The States' fiscal positions vary considerably. Nevertheless, these differences are expected to narrow over the forward estimates, with almost all States forecasting small positive cash and fiscal balances as a per cent of gross state product by 2005-06.

Many States have greatly reduced their non-financial public sector net debt as a per cent of gross state product over the past decade. This trend is primarily attributed to States implementing medium term fiscal strategies and asset sales.

State general government sector fiscal balance

The aggregate state fiscal balance for the general government sector in 2003-04 is projected to be -0.1 per cent of GDP, lower than in 2002-03. Over the forecast period, the aggregate state fiscal balance is expected to rise marginally and be in surplus by 2005-06.
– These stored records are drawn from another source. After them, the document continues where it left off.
**src/rtl/alu_seq_ctrl.sv**
```systemverilog
// Sequencing controller for an external combinational ALU: a 4-entry register file,
// a carry register, and a multi-pass command engine with a valid/ready response port.
module alu_seq_ctrl #(
    parameter int bus_width = 8
) (
    input  logic                 clk,
    input  logic                 rst_n,

    input  logic                 cmd_valid,
    output logic                 cmd_ready,
    input  logic [3:0]           cmd_op,
    input  logic [1:0]           cmd_dst,
    input  logic [1:0]           cmd_sa,
    input  logic [1:0]           cmd_sb,
    input  logic [2:0]           cmd_rep,
    input  logic [bus_width-1:0] cmd_imm,

    output logic [bus_width-1:0] alu_a,
    output logic [bus_width-1:0] alu_b,
    output logic [3:0]           alu_opcode,
    output logic                 alu_car_in,
    input  logic [bus_width-1:0] alu_y,
    input  logic                 alu_car_out,
    input  logic                 alu_borrow,
    input  logic                 alu_zero,
    input  logic                 alu_parity,
    input  logic                 alu_invalid,

    output logic                 rsp_valid,
    input  logic                 rsp_ready,
    output logic [bus_width-1:0] rsp_data,
    output logic [4:0]           rsp_flags,
    output logic                 busy
);

    // state | meaning
    // IDLE  | waiting for a command, cmd_ready high
    // EXEC  | driving the ALU, one pass per cycle until the pass counter is spent
    // RESP  | response held on rsp_* until rsp_ready
    localparam int W = bus_width;

    typedef enum logic [1:0] {
        IDLE = 2'd0,
        EXEC = 2'd1,
        RESP = 2'd2
    } state_t;

    state_t         state_q, state_d;
    logic [W-1:0]   rf_q [4];
    logic [W-1:0]   rf_d [4];
    logic           car_q, car_d;
    logic [W-1:0]   opa_q, opa_d;
    logic [W-1:0]   opb_q, opb_d;
    logic [3:0]     op_q, op_d;
    logic [1:0]     dst_q, dst_d;
    logic [2:0]     cnt_q, cnt_d;
    logic [W-1:0]   rsp_data_q, rsp_data_d;
    logic [4:0]     rsp_flags_q, rsp_flags_d;

    always_ff @(posedge clk or negedge rst_n) begin
        if (!rst_n) begin
            state_q     <= IDLE;
            for (int i = 0; i < 4; i++) begin
                rf_q[i] <= '0;
            end
            car_q       <= 1'b0;
            opa_q       <= '0;
            opb_q       <= '0;
            op_q        <= 4'd0;
            dst_q       <= 2'd0;
            cnt_q       <= 3'd0;
            rsp_data_q  <= '0;
            rsp_flags_q <= 5'd0;
        end else begin
            state_q     <= state_d;
            for (int i = 0; i < 4; i++) begin
                rf_q[i] <= rf_d[i];
            end
            car_q       <= car_d;
            opa_q       <= opa_d;
            opb_q       <= opb_d;
            op_q        <= op_d;
            dst_q       <= dst_d;
            cnt_q       <= cnt_d;
            rsp_data_q  <= rsp_data_d;
            rsp_flags_q <= rsp_flags_d;
        end
    end

    always_comb begin
        state_d     = state_q;
        rf_d        = rf_q;
        car_d       = car_q;
        opa_d       = opa_q;
        opb_d       = opb_q;
        op_d        = op_q;
        dst_d       = dst_q;
        cnt_d       = cnt_q;
        rsp_data_d  = rsp_data_q;
        rsp_flags_d = rsp_flags_q;

        case (state_q)
            IDLE: begin
                if (cmd_valid) begin
                    if (cmd_op == 4'd0) begin
                        rf_d[cmd_dst] = cmd_imm;
                        rsp_data_d    = cmd_imm;
                        rsp_flags_d   = {1'b0, ^cmd_imm, cmd_imm == '0, 2'b00};
                        state_d       = RESP;
                    end else begin
                        // operands captured here so dst may alias sa/sb
                        opa_d   = rf_q[cmd_sa];
                        opb_d   = rf_q[cmd_sb];
                        op_d    = cmd_op;
                        dst_d   = cmd_dst;
                        cnt_d   = cmd_rep;
                        state_d = EXEC;
                    end
                end
            end

            EXEC: begin
                if (alu_invalid) begin
                    rsp_data_d  = alu_y;
                    rsp_flags_d = {1'b1, alu_parity, alu_zero, 2'b00};
                    state_d     = RESP;
                end else if (cnt_q != 3'd0) begin
                    opa_d = alu_y;
                    car_d = alu_car_out;
                    cnt_d = cnt_q - 3'd1;
                end else begin
                    rf_d[dst_q] = alu_y;
                    car_d       = alu_car_out;
                    rsp_data_d  = alu_y;
                    rsp_flags_d = {1'b0, alu_parity, alu_zero, alu_borrow, alu_car_out};
                    state_d     = RESP;
                end
            end

            RESP: begin
                if (rsp_ready) begin
                    state_d = IDLE;
                end
            end

            default: begin
                state_d = IDLE;
            end
        endcase
    end

    assign cmd_ready  = (state_q == IDLE);
    assign busy       = (state_q != IDLE);
    assign rsp_valid  = (state_q == RESP);
    assign rsp_data   = rsp_data_q;
    assign rsp_flags  = rsp_flags_q;
    assign alu_a      = (state_q == EXEC) ? opa_q : '0;
    assign alu_b      = (state_q == EXEC) ? opb_q : '0;
    assign alu_opcode = (state_q == EXEC) ? op_q : 4'd0;
    assign alu_car_in = car_q;

endmodule

```
## src/rtl/mips_run_ctrl.sv

```systemverilog
// -----------------------------------------------------------------------------
// mips_run_ctrl
//
// Run controller for the MIPS core. After a start pulse it holds the core in
// reset for RESET_HOLD cycles, then enables execution and counts RUN cycles
// until the run ends by an explicit halt request, a PC self-loop (the "j ."
// idiom, seen as HALT_REPEAT consecutive valid samples of the same PC), or
// the MAX_CYCLES watchdog. The PC at the end of the run is latched.
//
// Ports:
//   clk          system clock, all logic on the rising edge
//   rst_n        synchronous active-low reset
//   start        one-cycle pulse, begins a run (ignored in HOLD and RUN)
//   pc           current core PC
//   pc_valid     pc is meaningful this cycle
//   halt_req     explicit halt from core or testbench
//   core_rst_n   reset to the core, active low
//   core_en      core clock / step enable
//   running      high while in RUN
//   done         sticky, run ended by halt or self-loop
//   timeout      sticky, run ended by watchdog
//   cycle_count  RUN cycles elapsed in the current/last run
//   final_pc     PC latched at the end of the run
//
// All outputs are registered.
// -----------------------------------------------------------------------------
module mips_run_ctrl #(
  parameter int PC_W        = 32,
  parameter int RESET_HOLD  = 4,
  parameter int MAX_CYCLES  = 1000,
  parameter int HALT_REPEAT = 3,
  parameter int CNT_W       = $clog2(MAX_CYCLES + 1)
) (
  input  logic             clk,
  input  logic             rst_n,
  input  logic             start,
  input  logic [PC_W-1:0]  pc,
  input  logic             pc_valid,
  input  logic             halt_req,
  output logic             core_rst_n,
  output logic             core_en,
  output logic             running,
  output logic             done,
  output logic             timeout,
  output logic [CNT_W-1:0] cycle_count,
  output logic [PC_W-1:0]  final_pc
);

  localparam int HOLD_W = $clog2(RESET_HOLD + 1);
  localparam int REP_W  = $clog2(HALT_REPEAT + 1);

  typedef enum logic [2:0] {
    S_IDLE,
    S_HOLD,
    S_RUN,
    S_DONE,
    S_TIMEOUT
  } state_e;

  state_e            state_q, state_d;
  logic [HOLD_W-1:0] hold_cnt_q, hold_cnt_d;
  logic [REP_W-1:0]  rep_cnt_q, rep_cnt_d;
  logic [PC_W-1:0]   last_pc_q, last_pc_d;
  logic [CNT_W-1:0]  cycle_count_q, cycle_count_d;
  logic [PC_W-1:0]   final_pc_q, final_pc_d;
  logic              core_rst_n_q, core_rst_n_d;
  logic              core_en_q, core_en_d;
  logic              running_q, running_d;
  logic              done_q, done_d;
  logic              timeout_q, timeout_d;

  logic              enter_hold;
  logic              loop_halt;

  always_comb begin
    // NOTE: every signal written here gets a default first; a path that left
    // one unassigned would infer a latch.
    state_d       = state_q;
    hold_cnt_d    = hold_cnt_q;
    rep_cnt_d     = rep_cnt_q;
    last_pc_d     = last_pc_q;
    cycle_count_d = cycle_count_q;
    final_pc_d    = final_pc_q;
    core_rst_n_d  = core_rst_n_q;
    core_en_d     = core_en_q;
    running_d     = running_q;
    done_d        = done_q;
    timeout_d     = timeout_q;
    enter_hold    = 1'b0;
    loop_halt     = 1'b0;

    unique case (state_q)
      S_IDLE: begin
        core_rst_n_d = 1'b0;
        core_en_d    = 1'b0;
        running_d    = 1'b0;
        enter_hold   = start;
      end

      S_HOLD: begin
        hold_cnt_d = hold_cnt_q + HOLD_W'(1);
        if (hold_cnt_q == HOLD_W'(RESET_HOLD - 1)) begin
          state_d      = S_RUN;
          core_rst_n_d = 1'b1;
          core_en_d    = 1'b1;
          running_d    = 1'b1;
        end
      end

      S_RUN: begin
        cycle_count_d = cycle_count_q + CNT_W'(1);

        // rep_cnt is 0 only before the first valid sample of a run, so that
        // sample starts a fresh streak even if it equals the cleared last_pc.
        if (pc_valid) begin
          last_pc_d = pc;
          if (rep_cnt_q != '0 && pc == last_pc_q) begin
            rep_cnt_d = rep_cnt_q + REP_W'(1);
          end else begin
            rep_cnt_d = REP_W'(1);
          end
          loop_halt = (rep_cnt_d == REP_W'(HALT_REPEAT));
        end

        // last_pc_d already holds pc when it is valid, else the last valid
        // sample; it is the PC to report in both end cases. Halt has
        // priority over the watchdog.
        if (halt_req || loop_halt) begin
          state_d    = S_DONE;
          done_d     = 1'b1;
          final_pc_d = last_pc_d;
          core_en_d  = 1'b0;
          running_d  = 1'b0;
        end else if (cycle_count_q == CNT_W'(MAX_CYCLES - 1)) begin
          state_d    = S_TIMEOUT;
          timeout_d  = 1'b1;
          final_pc_d = last_pc_d;
          core_en_d  = 1'b0;
          running_d  = 1'b0;
        end
      end

      S_DONE, S_TIMEOUT: begin
        // core_rst_n stays high so the halted core can still be inspected.
        enter_hold = start;
      end

      default: begin
        state_d = S_IDLE;
      end
    endcase

    if (enter_hold) begin
      state_d       = S_HOLD;
      hold_cnt_d    = '0;
      rep_cnt_d     = '0;
      last_pc_d     = '0;
      cycle_count_d = '0;
      core_rst_n_d  = 1'b0;
      core_en_d     = 1'b0;
      running_d     = 1'b0;
      done_d        = 1'b0;
      timeout_d     = 1'b0;
    end
  end

  // NOTE: reset is synchronous, so it lives inside the clocked branch and is
  // only seen at a rising edge; state uses non-blocking assignments so every
  // flop samples the pre-edge values.
  always_ff @(posedge clk) begin
    if (!rst_n) begin
      state_q       <= S_IDLE;
      hold_cnt_q    <= '0;
      rep_cnt_q     <= '0;
      last_pc_q     <= '0;
      cycle_count_q <= '0;
      final_pc_q    <= '0;
      core_rst_n_q  <= 1'b0;
      core_en_q     <= 1'b0;
      running_q     <= 1'b0;
      done_q        <= 1'b0;
      timeout_q     <= 1'b0;
    end else begin
      state_q       <= state_d;
      hold_cnt_q    <= hold_cnt_d;
      rep_cnt_q     <= rep_cnt_d;
      last_pc_q     <= last_pc_d;
      cycle_count_q <= cycle_count_d;
      final_pc_q    <= final_pc_d;
      core_rst_n_q  <= core_rst_n_d;
      core_en_q     <= core_en_d;
      running_q     <= running_d;
      done_q        <= done_d;
      timeout_q     <= timeout_d;
    end
  end

  assign core_rst_n  = core_rst_n_q;
  assign core_en     = core_en_q;
  assign running     = running_q;
  assign done        = done_q;
  assign timeout     = timeout_q;
  assign cycle_count = cycle_count_q;
  assign final_pc    = final_pc_q;

endmodule

```
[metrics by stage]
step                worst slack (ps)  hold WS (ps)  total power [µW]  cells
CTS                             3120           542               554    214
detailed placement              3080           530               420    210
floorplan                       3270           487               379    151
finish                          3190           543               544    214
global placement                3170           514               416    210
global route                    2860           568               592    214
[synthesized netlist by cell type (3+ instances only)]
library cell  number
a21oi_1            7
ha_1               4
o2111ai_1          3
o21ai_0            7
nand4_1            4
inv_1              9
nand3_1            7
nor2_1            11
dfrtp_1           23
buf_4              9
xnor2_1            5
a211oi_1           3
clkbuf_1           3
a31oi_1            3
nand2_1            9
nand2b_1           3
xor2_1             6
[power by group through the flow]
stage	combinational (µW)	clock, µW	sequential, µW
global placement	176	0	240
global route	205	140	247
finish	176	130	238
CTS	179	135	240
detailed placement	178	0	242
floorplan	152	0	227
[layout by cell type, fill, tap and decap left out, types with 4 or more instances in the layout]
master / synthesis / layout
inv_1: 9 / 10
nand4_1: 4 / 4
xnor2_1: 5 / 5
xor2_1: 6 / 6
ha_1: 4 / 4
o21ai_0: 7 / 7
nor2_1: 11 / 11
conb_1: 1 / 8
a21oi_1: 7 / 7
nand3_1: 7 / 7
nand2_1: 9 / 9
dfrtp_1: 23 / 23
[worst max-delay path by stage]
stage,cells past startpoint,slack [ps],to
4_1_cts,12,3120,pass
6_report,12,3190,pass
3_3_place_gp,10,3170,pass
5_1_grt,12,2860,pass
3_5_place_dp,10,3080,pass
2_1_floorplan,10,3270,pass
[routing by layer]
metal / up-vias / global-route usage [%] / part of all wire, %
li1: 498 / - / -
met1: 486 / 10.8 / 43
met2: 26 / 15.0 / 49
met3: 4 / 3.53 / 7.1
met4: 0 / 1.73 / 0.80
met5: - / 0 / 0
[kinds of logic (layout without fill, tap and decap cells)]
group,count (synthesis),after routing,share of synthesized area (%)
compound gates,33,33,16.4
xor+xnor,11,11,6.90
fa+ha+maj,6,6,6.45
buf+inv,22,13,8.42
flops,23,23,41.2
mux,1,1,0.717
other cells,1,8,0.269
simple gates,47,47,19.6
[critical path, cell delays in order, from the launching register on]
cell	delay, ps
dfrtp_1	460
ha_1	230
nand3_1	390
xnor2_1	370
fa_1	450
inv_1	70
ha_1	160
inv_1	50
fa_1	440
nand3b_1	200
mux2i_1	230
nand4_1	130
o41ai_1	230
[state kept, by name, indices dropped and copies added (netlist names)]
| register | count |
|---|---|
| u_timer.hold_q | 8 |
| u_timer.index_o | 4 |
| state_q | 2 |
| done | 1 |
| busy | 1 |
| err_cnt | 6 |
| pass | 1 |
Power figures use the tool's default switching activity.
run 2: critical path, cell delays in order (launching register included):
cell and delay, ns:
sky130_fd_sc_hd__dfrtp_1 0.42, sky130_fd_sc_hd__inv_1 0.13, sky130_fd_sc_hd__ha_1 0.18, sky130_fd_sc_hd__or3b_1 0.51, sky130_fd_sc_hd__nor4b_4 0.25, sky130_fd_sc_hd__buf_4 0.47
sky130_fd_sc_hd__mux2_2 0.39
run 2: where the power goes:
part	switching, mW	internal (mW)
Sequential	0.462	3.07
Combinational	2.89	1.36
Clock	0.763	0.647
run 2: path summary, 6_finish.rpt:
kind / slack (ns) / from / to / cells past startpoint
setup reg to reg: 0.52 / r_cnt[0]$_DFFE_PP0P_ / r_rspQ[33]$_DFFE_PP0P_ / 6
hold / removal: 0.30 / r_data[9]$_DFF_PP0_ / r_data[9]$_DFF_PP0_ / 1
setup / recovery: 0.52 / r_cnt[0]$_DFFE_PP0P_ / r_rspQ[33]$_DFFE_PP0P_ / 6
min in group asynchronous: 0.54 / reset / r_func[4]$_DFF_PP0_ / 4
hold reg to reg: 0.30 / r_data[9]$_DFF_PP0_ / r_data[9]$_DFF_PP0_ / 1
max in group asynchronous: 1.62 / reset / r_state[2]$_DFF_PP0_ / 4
### src/rtl/order_tx.sv
// order_tx: FIFO-buffered 128-bit orders sent as two-beat 64-bit ready/valid packets; ORDER_TX_SEQNUM_EN stamps a sequence number into beat 0
module order_tx #(
  parameter int FIFO_DEPTH = 4,
  parameter int DROP_CNT_WIDTH = 16
) (
  input  logic                      clk,
  input  logic                      reset,
  input  logic                      ord_valid,
  input  logic                      ord_sym_vld,
  input  logic [127:0]              ord_data,
  output logic [63:0]               tx_data,
  output logic                      tx_valid,
  input  logic                      tx_ready,
  output logic                      tx_sop,
  output logic                      tx_eop,
  output logic                      fifo_full,
  output logic [DROP_CNT_WIDTH-1:0] drop_cnt
);
  localparam int AW = $clog2(FIFO_DEPTH);
  typedef enum logic [1:0] {IDLE, BEAT0, BEAT1} state_t;
  state_t state_q, state_d;
  logic [127:0] mem_q [FIFO_DEPTH];
  logic [AW-1:0] wr_ptr_q, wr_ptr_d, rd_ptr_q, rd_ptr_d;
  logic [AW:0] cnt_q, cnt_d;
  logic [DROP_CNT_WIDTH-1:0] drop_q, drop_d;
  logic push, pop, full;
  logic [127:0] head;
  logic [63:0] beat0;
  assign full = cnt_q == (AW+1)'(FIFO_DEPTH);
  assign head = mem_q[rd_ptr_q];
  always_comb begin
    push = ord_valid && ord_sym_vld && !full;
    pop = (state_q == BEAT1) && tx_ready;
    wr_ptr_d = push ? wr_ptr_q + 1'b1 : wr_ptr_q;
    rd_ptr_d = pop ? rd_ptr_q + 1'b1 : rd_ptr_q;
    cnt_d = cnt_q + (AW+1)'(push) - (AW+1)'(pop);
    drop_d = (ord_valid && ord_sym_vld && full && drop_q != '1) ? drop_q + 1'b1 : drop_q;
    state_d = state_q;
    case (state_q)
      IDLE:    if (cnt_q != '0) state_d = BEAT0;
      BEAT0:   if (tx_ready) state_d = BEAT1;
      BEAT1:   if (tx_ready) state_d = (cnt_d != '0) ? BEAT0 : IDLE;
      default: state_d = IDLE;
    endcase
  end
  always_ff @(posedge clk) begin
    if (reset) begin
      state_q  <= IDLE;
      wr_ptr_q <= '0;
      rd_ptr_q <= '0;
      cnt_q    <= '0;
      drop_q   <= '0;
    end else begin
      state_q  <= state_d;
      wr_ptr_q <= wr_ptr_d;
      rd_ptr_q <= rd_ptr_d;
      cnt_q    <= cnt_d;
      drop_q   <= drop_d;
    end
  end
  always_ff @(posedge clk) begin
    if (push) mem_q[wr_ptr_q] <= ord_data;
  end
`ifdef ORDER_TX_SEQNUM_EN
  logic [15:0] seq_q, seq_d;
  assign seq_d = pop ? seq_q + 16'd1 : seq_q;
  always_ff @(posedge clk) begin
    if (reset) seq_q <= '0;
    else seq_q <= seq_d;
  end
  assign beat0 = {seq_q, head[111:64]};
`else
  assign beat0 = head[127:64];
`endif
  assign tx_valid  = state_q != IDLE;
  assign tx_sop    = state_q == BEAT0;
  assign tx_eop    = state_q == BEAT1;
  assign tx_data   = (state_q == BEAT0) ? beat0 : (state_q == BEAT1) ? head[63:0] : '0;
  assign fifo_full = full;
  assign drop_cnt  = drop_q;
endmodule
A fiscal balance measures in accrual terms the gap between government savings plus net capital transfers, and investment in non-financial assets. A fiscal balance deficit indicates that a government is borrowing.

Both New South Wales and Tasmania expect fiscal balance surpluses in 2003-04 and over the forward estimates. The aggregate deficit figure in 2003-04 reflects anticipated deficits in each of the other States.

The fiscal balance positions in individual States vary considerably (Chart 4). However, there is a convergence over the forward estimates period with the majority of States expecting small positive fiscal balances as a per cent of gross state product by 2005-06. The largest deficit reduction is forecast to occur in the Northern Territory.

The Northern Territory's general government fiscal balance deficit as a per cent of gross state product increased significantly in 2001-02. This reflected that capital outlays for the Alice Springs to Darwin railway and Darwin's new East Arm Port were 'at their peak' in 2001-02.1 However, the Northern Territory estimates its general government fiscal balance will continue to improve over the forward estimates period and become a fiscal balance surplus by 2005-06.

Chart 4: Individual State general government sector fiscal balance

Chart 4:  Individual State general government sector fiscal balance

 Chart 4:  Individual State general government sector fiscal balance

Sources: ABS Cat. No. 5512.0, state 2002-03 mid-year reports, Victoria, Western Australia and the Australian Capital Territory 2003-04 Budgets and Treasury estimates.

Trends in the aggregate fiscal balance for state/local general government, public non-financial corporations and the non-financial public sector are presented in Tables 1, 2 and 3, Statement 12, Budget Paper No. 1.

State general government sector cash surplus

In aggregate terms, the cash surplus in the general government sector is projected to decrease to 0.2 per cent of GDP in 2003-04, lower than in 2002-03. In the forward estimate years, the aggregate state general government sector surplus is expected to climb, reaching 0.4 per cent of GDP by 2005-06.

An underlying cash surplus reflects the extent to which cash is available to a government to either increase its financial assets or decrease its liabilities (assuming no revaluations and other changes occur). An underlying cash deficit measures the extent to which a government requires cash, either by running down its financial assets or by borrowing.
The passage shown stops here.